MOSOplot uses the collectd agent, which is able to collect apache metrics as well as system metrics.
To get the apache statistics (response time and volumes), you can use the collectd tail plugin, which will read in the apache log files and extract the data that you need. There is a dedicated apache plugin, but it doesn't get the response times.
Something like this should be a start, along with the config changes outlined by Tom H to include %D.
Step 2: Look at the key resource metrics
The number one metric to look at is the response time - unless your application is a batch system, in which case you can ignore this.
Try to correlate CPU and Memory utilisation with the response time. This will give you an idea of when your system will break. Response time might be able to grow to 5x normal, but after that it could rapidly deteriorate. Some applications might not even handle that though, so it depends.

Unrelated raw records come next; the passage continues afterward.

File: src/rtl/cvxif_mac4b_issuer.sv
// cvxif_mac4b_issuer
// -------------------------------------------------------------------------
// Core-side initiator for the CV-X-IF MAC4B offload. It takes operand-pair
// commands from a local stream and issues each one to the coprocessor. It
// then commits the instruction and collects the 4-lane MAC result. Results
// are summed over a burst that ends on a command flagged 'last'. The total
// is handed back together with an error code.
//
// Ports
//   clk_i, rst_ni        clock, synchronous active-low reset
//   cmd_valid_i/ready_o  command handshake (ready only in IDLE, out of reset)
//   cmd_rs1_i/rs2_i      packed 8-bit inputs / weights
//   cmd_rd_i, cmd_last_i destination tag, end-of-burst marker
//   cvxif_req_o          issue / commit / result-ready toward coprocessor
//   cvxif_resp_i         coprocessor response
//   acc_valid_o/ready_i  burst result handshake
//   acc_o, acc_cnt_o     accumulated sum and number of results
//   acc_err_o            00 ok, 01 rejected, 10 timeout, 11 bad result
// -------------------------------------------------------------------------

package cvxif_mac4b_pkg;

    localparam int X_ID_WIDTH = 4;
    localparam int X_NUM_RS   = 2;

    typedef struct packed {
        logic [15:0]           instr;
        logic [X_ID_WIDTH-1:0] id;
    } x_compressed_req_t;

    typedef struct packed {
        logic [31:0]                   instr;
        logic [X_ID_WIDTH-1:0]         id;
        logic [X_NUM_RS-1:0][31:0]     rs;
        logic [X_NUM_RS-1:0]           rs_valid;
    } x_issue_req_t;

    typedef struct packed {
        logic [X_ID_WIDTH-1:0] id;
        logic                  commit_kill;
    } x_commit_t;

    typedef struct packed {
        logic       exc;
        logic [5:0] exccode;
    } x_mem_resp_t;

    typedef struct packed {
        logic                  x_compressed_valid;
        x_compressed_req_t     x_compressed_req;
        logic                  x_issue_valid;
        x_issue_req_t          x_issue_req;
        logic                  x_commit_valid;
        x_commit_t             x_commit;
        logic                  x_mem_ready;
        x_mem_resp_t           x_mem_resp;
        logic                  x_result_ready;
    } cvxif_req_t;

    typedef struct packed {
        logic accept;
        logic writeback;
        logic exc;
    } x_issue_resp_t;

    typedef struct packed {
        logic [X_ID_WIDTH-1:0] id;
        logic [31:0]           data;
        logic [4:0]            rd;
        logic                  we;
        logic                  exc;
    } x_result_t;

    typedef struct packed {
        logic          x_compressed_ready;
        logic          x_issue_ready;
        x_issue_resp_t x_issue_resp;
        logic          x_mem_valid;
        logic          x_result_valid;
        x_result_t     x_result;
    } cvxif_resp_t;

endpackage

module cvxif_mac4b_issuer
    import cvxif_mac4b_pkg::*;
#(
    parameter logic [31:0] MacInstr      = 32'h0000_007B,
    parameter int unsigned TimeoutCycles = 16
) (
    input  logic        clk_i,
    input  logic        rst_ni,
    input  logic        cmd_valid_i,
    output logic        cmd_ready_o,
    input  logic [31:0] cmd_rs1_i,
    input  logic [31:0] cmd_rs2_i,
    input  logic [4:0]  cmd_rd_i,
    input  logic        cmd_last_i,
    output cvxif_req_t  cvxif_req_o,
    input  cvxif_resp_t cvxif_resp_i,
    output logic        acc_valid_o,
    input  logic        acc_ready_i,
    output logic [31:0] acc_o,
    output logic [7:0]  acc_cnt_o,
    output logic [1:0]  acc_err_o
);

    localparam int unsigned TMO_W = $clog2(TimeoutCycles + 1);
    localparam logic [TMO_W-1:0] TMO_LAST = TMO_W'(TimeoutCycles - 1);

    localparam logic [1:0] ERR_OK       = 2'b00;
    localparam logic [1:0] ERR_REJECT   = 2'b01;
    localparam logic [1:0] ERR_TIMEOUT  = 2'b10;
    localparam logic [1:0] ERR_MISMATCH = 2'b11;

    typedef enum logic [2:0] {
        S_IDLE   = 3'd0,
        S_ISSUE  = 3'd1,
        S_COMMIT = 3'd2,
        S_WAIT   = 3'd3,
        S_DONE   = 3'd4
    } state_e;

    state_e                state_r,  state_s;
    logic [31:0]           rs1_r,    rs1_s;
    logic [31:0]           rs2_r,    rs2_s;
    logic [4:0]            rd_r,     rd_s;
    logic                  last_r,   last_s;
    logic [X_ID_WIDTH-1:0] id_r,     id_s;
    logic [X_ID_WIDTH-1:0] iss_id_r, iss_id_s;
    logic [31:0]           acc_r,    acc_s;
    logic [7:0]            cnt_r,    cnt_s;
    logic [1:0]            err_r,    err_s;
    logic [TMO_W-1:0]      tmo_r,    tmo_s;
    logic                  result_ok_s;
    cvxif_req_t            req_s;

    // Response fields this initiator has no use for.
    logic unused_resp_s;
    assign unused_resp_s = ^{cvxif_resp_i.x_compressed_ready,
                             cvxif_resp_i.x_issue_resp.writeback,
                             cvxif_resp_i.x_issue_resp.exc,
                             cvxif_resp_i.x_mem_valid};

    // State and datapath registers with synchronous reset.
    always_ff @(posedge clk_i) begin
        if (!rst_ni) begin
            state_r  <= S_IDLE;
            rs1_r    <= 32'd0;
            rs2_r    <= 32'd0;
            rd_r     <= 5'd0;
            last_r   <= 1'b0;
            id_r     <= '0;
            iss_id_r <= '0;
            acc_r    <= 32'd0;
            cnt_r    <= 8'd0;
            err_r    <= ERR_OK;
            tmo_r    <= '0;
        end else begin
            state_r  <= state_s;
            rs1_r    <= rs1_s;
            rs2_r    <= rs2_s;
            rd_r     <= rd_s;
            last_r   <= last_s;
            id_r     <= id_s;
            iss_id_r <= iss_id_s;
            acc_r    <= acc_s;
            cnt_r    <= cnt_s;
            err_r    <= err_s;
            tmo_r    <= tmo_s;
        end
    end

    // A returned result is only accepted for the instruction we issued.
    always_comb begin
        result_ok_s = (cvxif_resp_i.x_result.id == iss_id_r) &&
                      (cvxif_resp_i.x_result.rd == rd_r) &&
                      cvxif_resp_i.x_result.we &&
                      !cvxif_resp_i.x_result.exc;
    end

    // Next-state and datapath update.
    always_comb begin
        state_s  = state_r;
        rs1_s    = rs1_r;
        rs2_s    = rs2_r;
        rd_s     = rd_r;
        last_s   = last_r;
        id_s     = id_r;
        iss_id_s = iss_id_r;
        acc_s    = acc_r;
        cnt_s    = cnt_r;
        err_s    = err_r;
        tmo_s    = tmo_r;

        case (state_r)
            S_IDLE: begin
                if (cmd_valid_i) begin
                    rs1_s   = cmd_rs1_i;
                    rs2_s   = cmd_rs2_i;
                    rd_s    = cmd_rd_i;
                    last_s  = cmd_last_i;
                    state_s = S_ISSUE;
                end else begin
                    state_s = S_IDLE;
                end
            end
            S_ISSUE: begin
                if (cvxif_resp_i.x_issue_ready) begin
                    if (cvxif_resp_i.x_issue_resp.accept) begin
                        iss_id_s = id_r;
                        id_s     = id_r + X_ID_WIDTH'(1);
                        tmo_s    = '0;
                        state_s  = S_COMMIT;
                    end else begin
                        err_s   = ERR_REJECT;
                        state_s = S_DONE;
                    end
                end else begin
                    state_s = S_ISSUE;
                end
            end
            S_COMMIT, S_WAIT: begin
                // A result in the final counted cycle still beats the timeout.
                if (cvxif_resp_i.x_result_valid) begin
                    if (result_ok_s) begin
                        acc_s   = acc_r + cvxif_resp_i.x_result.data;
                        cnt_s   = cnt_r + 8'd1;
                        state_s = last_r ? S_DONE : S_IDLE;
                    end else begin
                        err_s   = ERR_MISMATCH;
                        state_s = S_DONE;
                    end
                end else if (tmo_r == TMO_LAST) begin
                    err_s   = ERR_TIMEOUT;
                    state_s = S_DONE;
                end else begin
                    tmo_s   = tmo_r + TMO_W'(1);
                    state_s = S_WAIT;
                end
            end
            S_DONE: begin
                if (acc_ready_i) begin
                    acc_s   = 32'd0;
                    cnt_s   = 8'd0;
                    err_s   = ERR_OK;
                    state_s = S_IDLE;
                end else begin
                    state_s = S_DONE;
                end
            end
            default: begin
                state_s = S_IDLE;
            end
        endcase
    end

    // Request decode from registered state; unused fields stay at zero.
    always_comb begin
        req_s = '0;
        case (state_r)
            S_ISSUE: begin
                req_s.x_issue_valid        = 1'b1;
                req_s.x_issue_req.instr    = {MacInstr[31:12], rd_r, MacInstr[6:0]};
                req_s.x_issue_req.id       = id_r;
                req_s.x_issue_req.rs[0]    = rs1_r;
                req_s.x_issue_req.rs[1]    = rs2_r;
                req_s.x_issue_req.rs_valid = {X_NUM_RS{1'b1}};
            end
            S_COMMIT: begin
                req_s.x_commit_valid          = 1'b1;
                req_s.x_commit.id             = iss_id_r;
                req_s.x_commit.commit_kill    = 1'b0;
                req_s.x_result_ready          = 1'b1;
            end
            S_WAIT: begin
                req_s.x_result_ready = 1'b1;
            end
            default: begin
                req_s = '0;
            end
        endcase
    end

    assign cvxif_req_o = req_s;
    assign cmd_ready_o = rst_ni && (state_r == S_IDLE);
    assign acc_valid_o = (state_r == S_DONE);
    assign acc_o       = acc_r;
    assign acc_cnt_o   = cnt_r;
    assign acc_err_o   = err_r;

endmodule

File: config.mk
export PLATFORM = sky130hd
export DESIGN_NAME = cvxif_mac4b_issuer
export DESIGN_NICKNAME = d
export VERILOG_FILES = /design/src/rtl/cvxif_mac4b_issuer.sv
export SDC_FILE = /design/constraint.sdc
export NUM_CORES = 1
export LEC_CHECK = 0
export BUFFER_PORTS_ARGS = -buffer_cell sky130_fd_sc_hd__buf_2
export CAP_MARGIN = 10
export CORE_MARGIN = 2
export CORE_UTILIZATION = 53
export CTS_CLUSTER_DIAMETER = 120
export DETAILED_ROUTE_END_ITERATION = 8
export PLACE_DENSITY = 0.84
export REMOVE_ABC_BUFFERS = 1
export SLEW_MARGIN = 0
export SYNTH_ARGS = -nofsm -noshare
export SYNTH_HDL_FRONTEND = slang
export SYNTH_SLANG_ARGS = --single-unit
File: constraint.sdc
create_clock -name clk_i -period 3.8 [get_ports clk_i]
set_input_delay 0.57 -clock clk_i [delete_from_list [all_inputs] [get_ports clk_i]]
set_output_delay 0.57 -clock clk_i [all_outputs]
set_load 0.005 [all_outputs]
==> flow_summary_export.csv <==
group,metric,value,unit
clock_tree,clock_sinks,128,
grt,grt.overflow.total,0,
detailed_routing,num_vias,7044,
timing,period_share,70.1,%
synth,yosys_warnings,0,
place,post_dp_cell_area,8710,um^2
worst_setup_path,cp.arrival,2.97,ns
power,p_int,0.00260,W
detailed_routing,dr.pass1.iters,5,
die,ios,307,
timing,final_max_slew_viol_count,0,
finish,drive_gt1_share,26.1,%
finish,finalNetCount,1326,
finish,nFillCells,1213,
timing,max_freq,375,MHz
die,die_w,124,um
grt,grt_max_degree,88,
synth,syn_area_per_cell,8.04,um^2
detailed_routing,drt_iter0_markers,446,
clock_tree,clock_latency,0.42,ns
power,p_leak,4.52,nW
die,initial_core_util,54.5,%
clock_tree,hold_buffers,0,
place,port_buffers,251,
min_path,hold_path_class,"primary input to register",
worst_setup_path,cp_max_fo,5,
grt,grt_pass1_vias,6352,
clock_tree,clk_path_buf_depth,2,
detailed_routing,wl,19.8,mm
power,seq_power_share,41.2,%
power,switching_share,24.9,%
outcome,status,"complete, no violations",
synth,synth_commonest_cells,"200 x nand2_1, 128 x dfxtp_1, 83 x and2_1, 79 x a21boi_0, 59 x buf_4",
finish,seqCellArea,2560,um^2
grt,grt_pass1_wl,30.6,mm
power,ir_worst_vdd,0.290,mV
place,gp_congestion,0.896,
worst_setup_path,crit_type,"register to register",
grt,track_usage,25.5,%
timing,tightestPinTransition,0.901,ns
timing,rsz0062_at_grt,"no",
clock_tree,cts_max_level,4,
grt,grt_antenna_before_repair,1,
die,rows,43,
power,p_sw,0.000862,W
synth,netlist-cell-type-count,62,
die,die_area,15300,um^2
clock_tree,cts_tree,"yes",
worst_setup_path,crit_required,4.11,ns
timing,hold_violations,0,
synth,synth_cells,945,
detailed_routing,drc,0,
timing,worst_slew_margin_rel,39.7,%
power,pwr_density_cell,373,nW/um^2
synth,yosysTopAreaCell,"dfxtp_1",
detailed_routing,vias_per_cell,5.19,
place,dp_cells,1327,
synth,synthTopCellsByArea,"dfxtp_1 34%, nand2_1 9.9%, a21boi_0 7.8%",
timing,layout_min_cycle_time,2.67,ns
clock_tree,clockRootBuffer,"clkbuf_16",
synth,syn_area,7600,um^2
detailed_routing,postRouteAntennaNets,0,
power,p_clk_share,47.2,%
die,die_h,124,um
place,place_hpwl,14.3,mm
run,cap_violations,0,
timing,setup_viol,0,
synth,async_flop_share,0,%
finish,stdcell_area,9290,um^2
synth,ys_seq_elements,128,
finish,area_growth,22.3,%
synth,seq_area_frac_synth,33.7,%
clock_tree,cts_inserted_buffers,17,
worst_setup_path,startpoint_type,"register",
timing,worst_clock_skew,0.00987,ns
power,power_frac_comb,11.6,%
detailed_routing,detail_route.wl_per_cell,14.6,um
clock_tree,clkTransAtPathRegs,0.06,ns
synth,yosysTopAreaCellShare,33.7,%
finish,stdcell_count,1358,
clock_tree,postCtsSetupBuffers,0,
die,core,13900,um^2
finish,multi_input_area,4540,um^2
clock_tree,ctsResizeCount,0,
worst_setup_path,endpoint_kind,"register",
synth,synth.most_common_cell,"nand2_1",
synth,synthFlopType,"dfxtp_1",
synth,synth_edf_count,0,
[placed cells by master (no fill, tap or decap), types with 3 or more instances in the layout]
cell        netlist  routed
o21ai_1           7       7
nor4_1            3       3
nand2_1         200     199
a21o_1           15      15
xor2_1           25      25
clkbuf_16         0      17
nor3_1            8       8
nand2b_1          5       5
nand3_1          13      13
dfxtp_1         128     128
a21boi_0         79      79
bufinv_16         0       3
mux2i_1           3       3
a22oi_1          11      11
a21oi_1          30      30
nor3b_1           4       3
o21ai_0          23      23
buf_2             0     251
conb_1            1      51
xnor2_1          21      21
inv_1            16      16
and3_1            5       5
o21bai_1         10      10
clkinvlp_4        0       4
o31ai_1           4       4
buf_4            59       6
nand4_1          14      14
nand3b_1          3       3
ha_1             35      35
a211oi_1          3       3
nor2b_1          18      18
and2_1           83      82
a31oi_1           7       7
o21a_1            5       5
o31a_1            3       3
nor2_1           25      25
[sequential cells by signal, indices dropped and copies added, names as in the netlist]
signal / flops
acc_cnt_o: 8
acc_err_o: 2
acc_o: 32
id_r: 4
iss_id_r: 4
last_r: 1
rd_r: 5
rs1_r: 32
rs2_r: 32
state_r: 3
tmo_r: 5
[stage by stage]
stage	total power [W]	setup WS [ns]	TNS [ns]	hold WS [ns]	util [%]
final	0.00346	1.13	0	0.392	66.7
after detailed placement	0.00186	0.831	0	0.453	62.5
after floorplan	0.00167	-1.58	-118.91	0.439	-
after CTS	0.00349	1.18	0	0.381	66.7
after global placement	0.00185	0.838	0	0.445	62.5
after global routing	0.00360	0.951	0	0.390	66.7
[power by group through the flow]
| stage | logic, W | clock network (W) | registers [W] |
|---|---|---|---|
| 2_1_floorplan | 0.000225 | 0 | 0.00145 |
| 3_3_place_gp | 0.000394 | 0 | 0.00145 |
| 3_5_place_dp | 0.000400 | 0 | 0.00146 |
| 4_1_cts | 0.000403 | 0.00166 | 0.00143 |
| 5_1_grt | 0.000453 | 0.00172 | 0.00143 |
| 6_report | 0.000402 | 0.00164 | 0.00143 |
[final timing paths]
check | from | to | slack, ns | depth (start not counted)
worst max-delay path | acc_o[0] | acc_o[30] | 1.13 | 11
worst min-delay path | cmd_rs1_i[23] | rs1_r[23] | 0.39 | 3
worst max register to register | acc_o[0] | acc_o[30] | 1.13 | 11
worst min register to register | rs2_r[11] | rs2_r[11] | 0.46 | 2
[layout make-up]
type                    instances  share of cell area (%)
diodes                          1                  0.0269
multi-input cells             745                    48.8
inverters                      16                   0.646
flip-flops and latches        128                    27.6
clock inverters                10                    1.49
well taps                     180                    2.42
clock buffers                  20                    4.81
repair buffers                258                    14.2
[layer usage]
metal	share of wire, %	wire (um)	GRT usage (%)
met1	41	8130	30.4
met2	48	9530	42.5
met5	0	0	0
met4	1.7	344	8.24
met3	8.9	1770	9.20
[logic make-up after synthesis]
family	synth area share, %
xor+xnor	5.30
fa+ha+maj	6.03
other cells	0.0494
flops	33.7
buf+inv	9.14
simple gates	24.6
mux	0.395
compound gates	20.8
[worst max-delay path, cell delays in order, from the launching register on]
cell and delay, ns:
dfxtp_1 0.36, ha_1 0.22, fa_1 0.22, a21oi_1 0.09
o21ai_0 0.24, nand2_1 0.14, o31ai_1 0.32, or2_1 0.25
a21oi_4 0.11, o31ai_1 0.32, mux2i_1 0.22, nand2_1 0.06
No activity file was read; power rests on OpenSTA's default activity.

Here's a link to a chart that shows an example of comparing CPU to webserver hits/minute. In this case, volumes are low and it looks like we could comfortably reach 15 hits/minute. cpu v hits/minute
Step 3: when to upgrade
If you weren't able to collect response times, then you need to use fixed thresholds. Definitely DO NOT wait until CPU and/or memory are bordering on full capacity. For a start, it would probably start to degrade at around 60% (hourly average). Secondly, Amazon uses burst mode on some of their systems at the 60% mark, which is a good indication that they consider this to be a good threshold. If you are frequently exceeding the burst level, then you should think about upgrading.
Memory should be OK up to around 90%, but given that apache can sometimes have OOM issues (nginx is better at this), then I'd be happier with 70% peak usage.

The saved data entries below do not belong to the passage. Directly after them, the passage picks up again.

[src/rtl/ttt_line_checker.sv]
// Combinational win detector: is any full row, column or diagonal owned by `player`?
module ttt_line_checker #(
  parameter int N = 3
) (
  input  logic [2*N*N-1:0] board,
  input  logic [1:0]       player,
  output logic             win
);

  logic [N-1:0] row_win;
  logic [N-1:0] col_win;
  logic [N-1:0] diag_hit;
  logic [N-1:0] anti_hit;

  genvar r, c;

  // Each row / column is a win when all N of its cells hold the player code.
  for (r = 0; r < N; r++) begin : g_line
    logic [N-1:0] row_hit;
    logic [N-1:0] col_hit;
    for (c = 0; c < N; c++) begin : g_cell
      assign row_hit[c] = (board[2*(r*N+c) +: 2] == player);
      assign col_hit[c] = (board[2*(c*N+r) +: 2] == player);
    end
    assign row_win[r] = &row_hit;
    assign col_win[r] = &col_hit;
    // Main diagonal cell (r,r) and anti-diagonal cell (r,N-1-r).
    assign diag_hit[r] = (board[2*(r*N+r) +: 2] == player);
    assign anti_hit[r] = (board[2*(r*N+(N-1-r)) +: 2] == player);
  end

  assign win = (|row_win) | (|col_win) | (&diag_hit) | (&anti_hit);

endmodule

Apache tends to be quite volatile with memory usage. On one webserver that we monitor, we ended up changing to nginx because it was a small instance with only 1GB ram, and apache was suffering OOM errors. Here's a chart showing how much the RAM usage was jumping around under apache compared to nginx. Memory variable with apache v nginx
Another thing to think about here is how quickly can you get approval to upgrade. While actually upgrading on AWS might be quick, assuming that your app is scalable, getting the approval to upgrade at most of the clients that I work with is, well, glacial! Give yourself a few week/months headroom, if that's what you need.